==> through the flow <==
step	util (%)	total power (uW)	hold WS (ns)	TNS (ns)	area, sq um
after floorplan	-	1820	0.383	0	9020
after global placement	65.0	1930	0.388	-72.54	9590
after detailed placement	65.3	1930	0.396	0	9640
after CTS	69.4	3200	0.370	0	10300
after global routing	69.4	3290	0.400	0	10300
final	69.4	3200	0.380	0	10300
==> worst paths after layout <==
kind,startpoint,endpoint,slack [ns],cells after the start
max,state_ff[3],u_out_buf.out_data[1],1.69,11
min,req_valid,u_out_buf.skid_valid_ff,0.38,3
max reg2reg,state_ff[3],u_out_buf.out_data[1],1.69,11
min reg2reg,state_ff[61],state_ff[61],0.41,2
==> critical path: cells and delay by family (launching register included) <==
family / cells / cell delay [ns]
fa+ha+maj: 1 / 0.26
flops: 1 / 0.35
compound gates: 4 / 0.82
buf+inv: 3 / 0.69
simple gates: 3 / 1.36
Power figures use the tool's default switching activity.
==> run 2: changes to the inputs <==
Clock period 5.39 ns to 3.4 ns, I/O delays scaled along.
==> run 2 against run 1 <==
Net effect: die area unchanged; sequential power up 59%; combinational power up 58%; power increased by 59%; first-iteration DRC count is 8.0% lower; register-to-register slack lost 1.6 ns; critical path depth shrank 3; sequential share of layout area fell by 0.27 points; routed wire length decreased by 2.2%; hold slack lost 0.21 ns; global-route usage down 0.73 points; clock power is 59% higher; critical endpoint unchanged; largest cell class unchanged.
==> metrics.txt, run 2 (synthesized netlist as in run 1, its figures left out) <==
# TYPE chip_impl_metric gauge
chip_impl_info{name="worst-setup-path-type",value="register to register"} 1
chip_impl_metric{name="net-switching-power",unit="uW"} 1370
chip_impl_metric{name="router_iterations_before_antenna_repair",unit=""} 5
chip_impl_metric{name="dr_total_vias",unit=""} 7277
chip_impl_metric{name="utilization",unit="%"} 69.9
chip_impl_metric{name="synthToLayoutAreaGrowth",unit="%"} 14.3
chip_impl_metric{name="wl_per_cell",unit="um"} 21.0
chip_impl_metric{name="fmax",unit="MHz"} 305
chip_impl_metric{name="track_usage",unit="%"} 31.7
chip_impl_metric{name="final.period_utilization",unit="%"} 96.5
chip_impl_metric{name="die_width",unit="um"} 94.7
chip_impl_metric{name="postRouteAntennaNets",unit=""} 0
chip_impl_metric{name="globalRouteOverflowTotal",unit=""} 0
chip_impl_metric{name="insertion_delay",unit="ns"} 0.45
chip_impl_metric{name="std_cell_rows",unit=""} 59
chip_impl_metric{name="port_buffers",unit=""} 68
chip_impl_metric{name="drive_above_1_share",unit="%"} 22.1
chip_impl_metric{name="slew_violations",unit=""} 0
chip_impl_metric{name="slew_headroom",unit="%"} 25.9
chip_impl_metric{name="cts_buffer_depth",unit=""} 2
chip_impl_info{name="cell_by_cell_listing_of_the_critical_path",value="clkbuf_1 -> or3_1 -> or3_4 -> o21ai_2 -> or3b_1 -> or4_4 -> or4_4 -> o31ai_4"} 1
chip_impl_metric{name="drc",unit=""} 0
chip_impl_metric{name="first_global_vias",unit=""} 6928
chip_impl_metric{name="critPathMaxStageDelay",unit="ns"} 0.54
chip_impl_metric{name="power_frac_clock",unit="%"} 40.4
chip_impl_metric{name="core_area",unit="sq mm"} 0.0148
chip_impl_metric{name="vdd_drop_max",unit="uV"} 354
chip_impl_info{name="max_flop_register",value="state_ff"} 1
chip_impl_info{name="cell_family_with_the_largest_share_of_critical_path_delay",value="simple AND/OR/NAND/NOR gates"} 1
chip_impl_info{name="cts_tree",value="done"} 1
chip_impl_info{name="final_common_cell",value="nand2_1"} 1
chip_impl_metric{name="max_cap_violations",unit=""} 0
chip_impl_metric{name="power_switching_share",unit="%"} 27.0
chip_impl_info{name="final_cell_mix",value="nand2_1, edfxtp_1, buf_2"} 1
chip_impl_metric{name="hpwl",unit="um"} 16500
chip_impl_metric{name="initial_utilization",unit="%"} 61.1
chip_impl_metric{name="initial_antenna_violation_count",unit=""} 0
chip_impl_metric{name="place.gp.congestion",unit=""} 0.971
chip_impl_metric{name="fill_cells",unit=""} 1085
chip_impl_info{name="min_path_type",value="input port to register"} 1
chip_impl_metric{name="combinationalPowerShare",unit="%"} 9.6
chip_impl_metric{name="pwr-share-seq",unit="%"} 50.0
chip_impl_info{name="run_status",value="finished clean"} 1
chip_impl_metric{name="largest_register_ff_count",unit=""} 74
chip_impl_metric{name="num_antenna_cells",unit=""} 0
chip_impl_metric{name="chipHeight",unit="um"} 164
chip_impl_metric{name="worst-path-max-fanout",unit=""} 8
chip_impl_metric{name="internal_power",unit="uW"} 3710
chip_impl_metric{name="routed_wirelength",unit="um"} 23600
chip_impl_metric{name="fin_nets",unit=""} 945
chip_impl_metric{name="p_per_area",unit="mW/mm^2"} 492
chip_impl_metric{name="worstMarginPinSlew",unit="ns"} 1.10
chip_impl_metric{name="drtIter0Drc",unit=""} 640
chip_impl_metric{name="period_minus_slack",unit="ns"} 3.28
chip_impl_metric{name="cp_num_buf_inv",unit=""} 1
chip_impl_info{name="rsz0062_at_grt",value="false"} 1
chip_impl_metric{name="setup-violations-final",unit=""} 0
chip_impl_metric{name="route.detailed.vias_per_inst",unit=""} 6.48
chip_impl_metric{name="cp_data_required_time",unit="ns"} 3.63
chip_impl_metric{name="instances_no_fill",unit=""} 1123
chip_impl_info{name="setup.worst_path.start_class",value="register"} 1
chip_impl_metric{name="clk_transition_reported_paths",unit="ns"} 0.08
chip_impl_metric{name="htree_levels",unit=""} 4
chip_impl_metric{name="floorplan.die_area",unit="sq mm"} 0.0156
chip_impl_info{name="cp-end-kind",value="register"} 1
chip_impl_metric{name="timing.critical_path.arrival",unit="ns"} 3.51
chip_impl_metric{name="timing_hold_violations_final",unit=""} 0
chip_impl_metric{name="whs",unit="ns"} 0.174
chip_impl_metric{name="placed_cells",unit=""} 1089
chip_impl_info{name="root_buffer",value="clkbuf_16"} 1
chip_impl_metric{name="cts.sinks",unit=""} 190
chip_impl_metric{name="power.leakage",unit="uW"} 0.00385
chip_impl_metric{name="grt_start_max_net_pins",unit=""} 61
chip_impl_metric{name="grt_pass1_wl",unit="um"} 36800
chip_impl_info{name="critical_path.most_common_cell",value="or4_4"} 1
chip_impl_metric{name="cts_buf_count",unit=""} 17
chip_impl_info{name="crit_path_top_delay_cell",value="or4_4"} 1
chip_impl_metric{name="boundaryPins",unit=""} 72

────────────────

[AIM OF THE TASK] Once you have read the data above, print all of it again exactly.

[ANSWER BOX]
==> through the flow <==
step	util (%)	total power (uW)	hold WS (ns)	TNS (ns)	area, sq um
after floorplan	-	1820	0.383	0	9020
after global placement	65.0	1930	0.388	-72.54	9590
after detailed placement	65.3	1930	0.396	0	9640
after CTS	69.4	3200	0.370	0	10300
after global routing	69.4	3290	0.400	0	10300
final	69.4	3200	0.380	0	10300
==> worst paths after layout <==
kind,startpoint,endpoint,slack [ns],cells after the start
max,state_ff[3],u_out_buf.out_data[1],1.69,11
min,req_valid,u_out_buf.skid_valid_ff,0.38,3
max reg2reg,state_ff[3],u_out_buf.out_data[1],1.69,11
min reg2reg,state_ff[61],state_ff[61],0.41,2
==> critical path: cells and delay by family (launching register included) <==
family / cells / cell delay [ns]
fa+ha+maj: 1 / 0.26
flops: 1 / 0.35
compound gates: 4 / 0.82
buf+inv: 3 / 0.69
simple gates: 3 / 1.36
Power figures use the tool's default switching activity.
==> run 2: changes to the inputs <==
Clock period 5.39 ns to 3.4 ns, I/O delays scaled along.
==> run 2 against run 1 <==
Net effect: die area unchanged; sequential power up 59%; combinational power up 58%; power increased by 59%; first-iteration DRC count is 8.0% lower; register-to-register slack lost 1.6 ns; critical path depth shrank 3; sequential share of layout area fell by 0.27 points; routed wire length decreased by 2.2%; hold slack lost 0.21 ns; global-route usage down 0.73 points; clock power is 59% higher; critical endpoint unchanged; largest cell class unchanged.
==> metrics.txt, run 2 (synthesized netlist as in run 1, its figures left out) <==
# TYPE chip_impl_metric gauge
chip_impl_info{name="worst-setup-path-type",value="register to register"} 1
chip_impl_metric{name="net-switching-power",unit="uW"} 1370
chip_impl_metric{name="router_iterations_before_antenna_repair",unit=""} 5
chip_impl_metric{name="dr_total_vias",unit=""} 7277
chip_impl_metric{name="utilization",unit="%"} 69.9
chip_impl_metric{name="synthToLayoutAreaGrowth",unit="%"} 14.3
chip_impl_metric{name="wl_per_cell",unit="um"} 21.0
chip_impl_metric{name="fmax",unit="MHz"} 305
chip_impl_metric{name="track_usage",unit="%"} 31.7
chip_impl_metric{name="final.period_utilization",unit="%"} 96.5
chip_impl_metric{name="die_width",unit="um"} 94.7
chip_impl_metric{name="postRouteAntennaNets",unit=""} 0
chip_impl_metric{name="globalRouteOverflowTotal",unit=""} 0
chip_impl_metric{name="insertion_delay",unit="ns"} 0.45
chip_impl_metric{name="std_cell_rows",unit=""} 59
chip_impl_metric{name="port_buffers",unit=""} 68
chip_impl_metric{name="drive_above_1_share",unit="%"} 22.1
chip_impl_metric{name="slew_violations",unit=""} 0
chip_impl_metric{name="slew_headroom",unit="%"} 25.9
chip_impl_metric{name="cts_buffer_depth",unit=""} 2
chip_impl_info{name="cell_by_cell_listing_of_the_critical_path",value="clkbuf_1 -> or3_1 -> or3_4 -> o21ai_2 -> or3b_1 -> or4_4 -> or4_4 -> o31ai_4"} 1
chip_impl_metric{name="drc",unit=""} 0
chip_impl_metric{name="first_global_vias",unit=""} 6928
chip_impl_metric{name="critPathMaxStageDelay",unit="ns"} 0.54
chip_impl_metric{name="power_frac_clock",unit="%"} 40.4
chip_impl_metric{name="core_area",unit="sq mm"} 0.0148
chip_impl_metric{name="vdd_drop_max",unit="uV"} 354
chip_impl_info{name="max_flop_register",value="state_ff"} 1
chip_impl_info{name="cell_family_with_the_largest_share_of_critical_path_delay",value="simple AND/OR/NAND/NOR gates"} 1
chip_impl_info{name="cts_tree",value="done"} 1
chip_impl_info{name="final_common_cell",value="nand2_1"} 1
chip_impl_metric{name="max_cap_violations",unit=""} 0
chip_impl_metric{name="power_switching_share",unit="%"} 27.0
chip_impl_info{name="final_cell_mix",value="nand2_1, edfxtp_1, buf_2"} 1
chip_impl_metric{name="hpwl",unit="um"} 16500
chip_impl_metric{name="initial_utilization",unit="%"} 61.1
chip_impl_metric{name="initial_antenna_violation_count",unit=""} 0
chip_impl_metric{name="place.gp.congestion",unit=""} 0.971
chip_impl_metric{name="fill_cells",unit=""} 1085
chip_impl_info{name="min_path_type",value="input port to register"} 1
chip_impl_metric{name="combinationalPowerShare",unit="%"} 9.6
chip_impl_metric{name="pwr-share-seq",unit="%"} 50.0
chip_impl_info{name="run_status",value="finished clean"} 1
chip_impl_metric{name="largest_register_ff_count",unit=""} 74
chip_impl_metric{name="num_antenna_cells",unit=""} 0
chip_impl_metric{name="chipHeight",unit="um"} 164
chip_impl_metric{name="worst-path-max-fanout",unit=""} 8
chip_impl_metric{name="internal_power",unit="uW"} 3710
chip_impl_metric{name="routed_wirelength",unit="um"} 23600
chip_impl_metric{name="fin_nets",unit=""} 945
chip_impl_metric{name="p_per_area",unit="mW/mm^2"} 492
chip_impl_metric{name="worstMarginPinSlew",unit="ns"} 1.10
chip_impl_metric{name="drtIter0Drc",unit=""} 640
chip_impl_metric{name="period_minus_slack",unit="ns"} 3.28
chip_impl_metric{name="cp_num_buf_inv",unit=""} 1
chip_impl_info{name="rsz0062_at_grt",value="false"} 1
chip_impl_metric{name="setup-violations-final",unit=""} 0
chip_impl_metric{name="route.detailed.vias_per_inst",unit=""} 6.48
chip_impl_metric{name="cp_data_required_time",unit="ns"} 3.63
chip_impl_metric{name="instances_no_fill",unit=""} 1123
chip_impl_info{name="setup.worst_path.start_class",value="register"} 1
chip_impl_metric{name="clk_transition_reported_paths",unit="ns"} 0.08
chip_impl_metric{name="htree_levels",unit=""} 4
chip_impl_metric{name="floorplan.die_area",unit="sq mm"} 0.0156
chip_impl_info{name="cp-end-kind",value="register"} 1
chip_impl_metric{name="timing.critical_path.arrival",unit="ns"} 3.51
chip_impl_metric{name="timing_hold_violations_final",unit=""} 0
chip_impl_metric{name="whs",unit="ns"} 0.174
chip_impl_metric{name="placed_cells",unit=""} 1089
chip_impl_info{name="root_buffer",value="clkbuf_16"} 1
chip_impl_metric{name="cts.sinks",unit=""} 190
chip_impl_metric{name="power.leakage",unit="uW"} 0.00385
chip_impl_metric{name="grt_start_max_net_pins",unit=""} 61
chip_impl_metric{name="grt_pass1_wl",unit="um"} 36800
chip_impl_info{name="critical_path.most_common_cell",value="or4_4"} 1
chip_impl_metric{name="cts_buf_count",unit=""} 17
chip_impl_info{name="crit_path_top_delay_cell",value="or4_4"} 1
chip_impl_metric{name="boundaryPins",unit=""} 72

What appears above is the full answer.